Une étape est franchie dans ce rêve lorsque Freud regarde au fond de la gorge d’Irma. Ici apparaît le Réel avec l’horreur qu’il suscite. Lacan le décrit ainsi «  Ceci va très loin, jusqu’à ce que, ayant ouvert la bouche de la patiente, ayant obtenu qu’elle ouvre la bouche – c’est de cela qu’il s’agit dans la réalité, elle n’ouvre pas la bouche – ce qu’il voit au fond est quelque chose dont il faut voir dans les associations le caractère, c’est un spectacle affreux, horrible, épouvantable, cette bouche avec toutes les significations d’équivalences que vous voudrez […] ceci va de l’organe sexuel féminin en passant par la bouche, jusqu’au nez […] Il y a là une découverte, horrible découverte ! »

La plupart des rêveurs, devant cette découverte, se seraient réveillés, mais lui, Freud, est d’une autre trempe, il passe outre. Le rêve continue donc, il y a une deuxième partie. Pour l’instant, je ne vais pas plus loin, j’ai besoin de reprendre mon souffle.

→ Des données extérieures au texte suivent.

This design comes from an exercise in tuning for small area and a short achievable clock period on the open sky130 flow, not from production work. In this exercise RTL edits were held to simulation tests only and were not proved equivalent to the original.

==> exp/fjord: inputs <==
Design mdu_param, start of the top module:
module mdu_param #(
    parameter int WIDTH       = 32,
    parameter int MULT_CYCLES = 5,
    parameter int DIV_CYCLES  = 10
) (
    input  logic             clk,
    input  logic             reset,
    input  logic             req,
    input  logic [WIDTH-1:0] in_a,
    input  logic [WIDTH-1:0] in_b,
    input  logic [3:0]       MDUOp,
    input  logic             start,
    output logic [WIDTH-1:0] data_hi,
    output logic [WIDTH-1:0] data_lo,
    output logic             busy
);
    localparam int UW = 36;    
    localparam int NU = 4;     
    localparam logic [3:0] OP_MULT  = 4'd1;
    localparam logic [3:0] OP_MULTU = 4'd2;
    localparam logic [3:0] OP_DIV   = 4'd3;
    localparam logic [3:0] OP_DIVU  = 4'd4;
    localparam logic [3:0] OP_MTHI  = 4'd7;
    localparam logic [3:0] OP_MTLO  = 4'd8;
    localparam logic [3:0] OP_MADD  = 4'd9;
    localparam logic [3:0] OP_MADDU = 4'd10;
    localparam logic [3:0] OP_MSUB  = 4'd11;
    localparam logic [3:0] OP_MSUBU = 4'd12;
    logic [31:0]   hi_q, lo_q;
    logic [3:0]    cnt_q;
    logic          busy_q;
    logic          div_q;      
    logic          sgn_q;      
    logic          msub_q;     
    logic          accum_q;    
    logic          nega_q;     
    logic          negq_q;     
    logic          negb_q;     
    logic [33:0]   a_q;        
    logic [31:0]   q_q;        
    logic          qm1_q;      
    logic [34:0]   acc_q;      
    assign data_hi = hi_q;
    assign data_lo = lo_q;
    assign busy    = busy_q;
    logic op_long, op_div, op_sgn, op_msub, op_accum;
    always_comb begin
        op_long  = 1'b0;
        op_div   = 1'b0;
        op_sgn   = 1'b0;
        op_msub  = 1'b0;
        op_accum = 1'b0;
        case (MDUOp)
            OP_MULT:  begin op_long = 1'b1; op_sgn = 1'b1; end
            OP_MULTU: begin op_long = 1'b1; end
            OP_DIV:   begin op_long = 1'b1; op_div = 1'b1; op_sgn = 1'b1; end
            OP_DIVU:  begin op_long = 1'b1; op_div = 1'b1; end
  ...
export LEC_CHECK = 0
export CAP_MARGIN = 20
export CORE_MARGIN = 2
export CORE_UTILIZATION = 40
export SLEW_MARGIN = 20
create_clock -name core_clock -period 90.0 [get_ports {clk}]
standard.sh (not shown) runs the stock make flow with config.mk's settings and CLKGATE_MAP_FILE= SYNTH_SCRIPT=/design/flow/synth_recipe.tcl, a recipe that flattens the netlist after the stock synthesis.
==> flow/flow/run.sh <==
#!/bin/bash
set -euo pipefail
export BUFFER_PORTS_ARGS="-buffer_cell sky130_fd_sc_hd__buf_2"
export CTS_ARGS="-sink_clustering_enable -repair_clock_nets -buf_list sky130_fd_sc_hd__clkbuf_8 -dont_use_dummy_load"
bash standard.sh > standard.log 2>&1
==> exp/willow (differences from exp/fjord) <==
--- a/flow/design.v
+++ b/flow/design.v
@@ -35,16 +35,17 @@
     logic          accum_q;    
     logic          nega_q;     
     logic          negq_q;     
     logic          negb_q;     
     logic [33:0]   a_q;        
     logic [31:0]   q_q;        
     logic          qm1_q;      
     logic [34:0]   acc_q;      
+    logic          zero0_q;    
     assign data_hi = hi_q;
     assign data_lo = lo_q;
     assign busy    = busy_q;
     logic op_long, op_div, op_sgn, op_msub, op_accum;
     always_comb begin
         op_long  = 1'b0;
         op_div   = 1'b0;
         op_sgn   = 1'b0;
@@ -80,16 +81,41 @@
     logic [31:0] q_neg;
     logic [31:0] q_or;      
     assign negctl = negctl_q;
     always_comb begin
         q_or[0] = 1'b0;
         for (int i = 1; i < 32; i++) q_or[i] = q_or[i-1] | q_q[i-1];
     end
     assign q_neg = q_q ^ ({32{negctl}} & q_or);
+    function automatic logic [UW-1:0] add_pp(input logic [UW-1:0] x, input logic [UW-1:0] y,
+                                            input logic ci);
+        logic [UW:0] g, p, gn, pn;
+        logic [UW-1:0] h;
+        g[0] = ci;
+        p[0] = 1'b0;
+        for (int i = 0; i < UW; i++) begin
+            g[i+1] = x[i] & y[i];
+            p[i+1] = x[i] ^ y[i];
+            h[i]   = x[i] ^ y[i];
+        end
+        for (int d = 1; d <= UW; d = d * 2) begin
+            gn = g;
+            pn = p;
+            for (int k = 0; k <= UW; k++) begin
+                if ((k & d) != 0) begin
+                    gn[k] = g[k] | (p[k] & g[(k / d) * d - 1]);
+                    pn[k] = p[k] & p[(k / d) * d - 1];
+                end
+            end
+            g = gn;
+            p = pn;
+        end
+        for (int i = 0; i < UW; i++) add_pp[i] = h[i] ^ g[i];
+    endfunction
     logic [UW-1:0] ux   [NU];
     logic [UW-1:0] uy   [NU];
     logic          ucin [NU];
     logic [UW-1:0] us   [NU];
     logic          uacc [NU];    
     logic [32:0]   urem [NU];    
     logic          b_one [NU], b_two [NU], b_neg [NU], b_hi [NU];
     always_comb begin
@@ -120,17 +146,17 @@
         end
     end
     always_comb begin
         for (int k = 0; k < NU; k++) begin
             if (k == 0) begin
                 if (d_step)
                     ux[k] = {{(UW-34){acc_q[32]}}, acc_q[32:0], q_q[31] ^ nega_q};
                 else
-                    ux[k] = {{(UW-35){acc_q[34]}}, acc_q};
+                    ux[k] = zero0_q ? '0 : {{(UW-35){acc_q[34]}}, acc_q};
             end else begin
                 if (d_step)
                     ux[k] = {{(UW-34){urem[k-1][32]}}, urem[k-1], q_q[31-k] ^ nega_q};
                 else
                     ux[k] = {{2{us[k-1][UW-1]}}, us[k-1][UW-1:2]};
             end
             if (d_step)
                 ucin[k] = (k == 0) ? acc_q[34] : us[k-1][UW-1];
@@ -138,34 +164,31 @@
                 ucin[k] = b_neg[k] | ((k == 0) & d_last & nega_q);
             for (int i = 0; i < UW; i++) begin
                 logic a1, a2;
                 a1 = a_q[(i > 33) ? 33 : i];
                 a2 = (i == 0) ? 1'b0 : a_q[(i - 1 > 33) ? 33 : i - 1];
                 uy[k][i] = ((b_one[k] & a1) | (b_two[k] & a2)) ^ (d_step ? ucin[k] : b_neg[k]);
                 if (i < 30) uy[k][i] = uy[k][i] | (b_hi[k] & hi_q[i+2]);
             end
-            if (k == 0) begin
-                us[k] = ux[k] + uy[k] + {{(UW-1){1'b0}}, ucin[k]};
-            end else begin
-                us[k][UW-2:0] = ux[k][UW-2:0] + uy[k][UW-2:0] + {{(UW-2){1'b0}}, ucin[k]};
-                us[k][UW-1]   = us[k][UW-2];
-            end
+            us[k] = add_pp(ux[k], uy[k], ucin[k]);
+            if (k != 0) us[k][UW-1] = us[k][UW-2];
             uacc[k] = us[k][UW-1] ^ ~nega_q;
             urem[k] = us[k][32:0];
         end
     end
     logic        commit;
     logic        bzero;
     assign bzero  = (a_q == 34'd0);
     assign commit = last & ~(div_q & bzero);
+    logic wr_hi, wr_lo;
+    assign wr_hi = ~busy_q & ~req & (MDUOp == OP_MTHI);
+    assign wr_lo = ~busy_q & ~req & (MDUOp == OP_MTLO);
     always_ff @(posedge clk) begin
         if (reset) begin
-            hi_q      <= 32'd0;
-            lo_q      <= 32'd0;
             cnt_q     <= 4'd0;
             busy_q    <= 1'b0;
             d_first_q <= 1'b0;
             d_step_q  <= 1'b0;
             d_last_q  <= 1'b0;
             m_last_q  <= 1'b0;
         end else begin
             d_first_q <= accept & op_div;
@@ -174,42 +197,49 @@
             m_last_q  <= busy_q & ~div_q & (cnt_q == 4'd2);
             if (busy_q) begin
                 cnt_q  <= cnt_q - 4'd1;
                 busy_q <= (cnt_q != 4'd1);
             end else if (accept) begin
                 cnt_q  <= op_div ? 4'd10 : 4'd5;
                 busy_q <= 1'b1;
             end
-            if (commit) begin
-                hi_q <= {us[1][29:0], us[0][1:0]};
-                lo_q <= q_neg;
-            end else if (~busy_q & ~req & (MDUOp == OP_MTHI)) begin
-                hi_q <= in_a;
-            end else if (~busy_q & ~req & (MDUOp == OP_MTLO)) begin
-                lo_q <= in_a;
-            end
-        end
+        end
+    end
+    logic        ld_hi, ld_lo, ld_r, keep_hi, keep_lo;
+    logic [31:0] hi_d, lo_d;
+    assign ld_hi   = ~reset & wr_hi;
+    assign ld_lo   = ~reset & wr_lo;
+    assign ld_r    = ~reset & commit;
+    assign keep_hi = ~reset & ~wr_hi & ~commit;
+    assign keep_lo = ~reset & ~wr_lo & ~commit;
+    assign hi_d = ({32{ld_hi}} & in_a) | ({32{ld_r}} & {us[1][29:0], us[0][1:0]}) | ({32{keep_hi}} & hi_q);
+    assign lo_d = ({32{ld_lo}} & in_a) | ({32{ld_r}} & q_neg) | ({32{keep_lo}} & lo_q);
+    always_ff @(posedge clk) begin
+        hi_q <= hi_d;
+        lo_q <= lo_d;
     end
     always_ff @(posedge clk) begin
         if (~busy_q) begin
             div_q    <= ~MDUOp[3] & (MDUOp[2] | (MDUOp[1] & MDUOp[0]));
             sgn_q    <= MDUOp[0];
             msub_q   <= MDUOp[3] & (MDUOp[2] | (MDUOp[1] & MDUOp[0]));
             accum_q  <= MDUOp[3];
             nega_q   <= (MDUOp == OP_DIV) & in_a[31];
             negb_q   <= (MDUOp == OP_DIV) & in_b[31];
             negq_q   <= (MDUOp == OP_DIV) & (in_a[31] ^ in_b[31]);
             negctl_q <= (MDUOp == OP_DIV) & in_a[31];
             a_q      <= {{2{MDUOp[0] & in_b[31]}}, in_b};
             q_q      <= in_a;
             qm1_q    <= 1'b0;
-            acc_q    <= MDUOp[3] ? {1'b0, hi_q[1:0], lo_q} : 35'd0;
+            acc_q    <= {1'b0, hi_q[1:0], lo_q};
+            zero0_q  <= ~MDUOp[3];
         end else begin
             negctl_q <= negq_q;
+            zero0_q  <= 1'b0;
             if (div_q) begin
                 if (d_first) begin
                     a_q   <= us[0][33:0];
                     q_q   <= q_neg;
                     acc_q <= {35{nega_q}};
                 end else begin
                     q_q   <= {q_q[27:0], uacc[0], uacc[1], uacc[2], uacc[3]};
                     acc_q <= {{2{urem[3][32]}}, urem[3]};
==> flow/flow/run.sh (replaced) <==
#!/bin/bash
set -euo pipefail
export BUFFER_PORTS_ARGS="-buffer_cell sky130_fd_sc_hd__buf_1"
export CTS_ARGS='-sink_clustering_enable -repair_clock_nets -buf_list sky130_fd_sc_hd__clkbuf_8 -tree_buf sky130_fd_sc_hd__clkbuf_16 -sink_clustering_levels 1 -dont_use_dummy_load'
bash standard.sh > standard.log 2>&1
==> flow/config.mk (replaced) <==
export PLATFORM = sky130hd
export DESIGN_NAME = mdu_param
export DESIGN_NICKNAME = mdu_param
export VERILOG_FILES = /design/flow/design.v
export SDC_FILE = /design/flow/constraint.sdc
export NUM_CORES = 4
export LEC_CHECK = 0
export ABC_AREA = 1
export CAP_MARGIN = 20
export CORE_MARGIN = 2
export CORE_UTILIZATION = 40
export SLEW_MARGIN = 60
==> notes <==
In clock-buffer cell count, exp/fjord and exp/willow do not differ.
exp/willow completed without violations. exp/fjord went through all stages and came out clean.
Clock skew: exp/willow is lower than exp/fjord (0.0069 ns).
Of exp/willow and exp/fjord, exp/fjord has the higher hold slack (gap 0.031 ns).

Mais j’en profite pour poser une question annexe : Alors que la gorge d’Irma provoque la terreur, comment en va-t-il tout autrement de l’effet que provoque la déesse Baubô lorsqu’elle montre sa vulve à Déméter en lui racontant des grossièretés.  Pourquoi  a-t-elle  en effet un pouvoir de consolation et lui permet-elle  de quitter le deuil, après l’enlèvement de sa fille, Perséphone?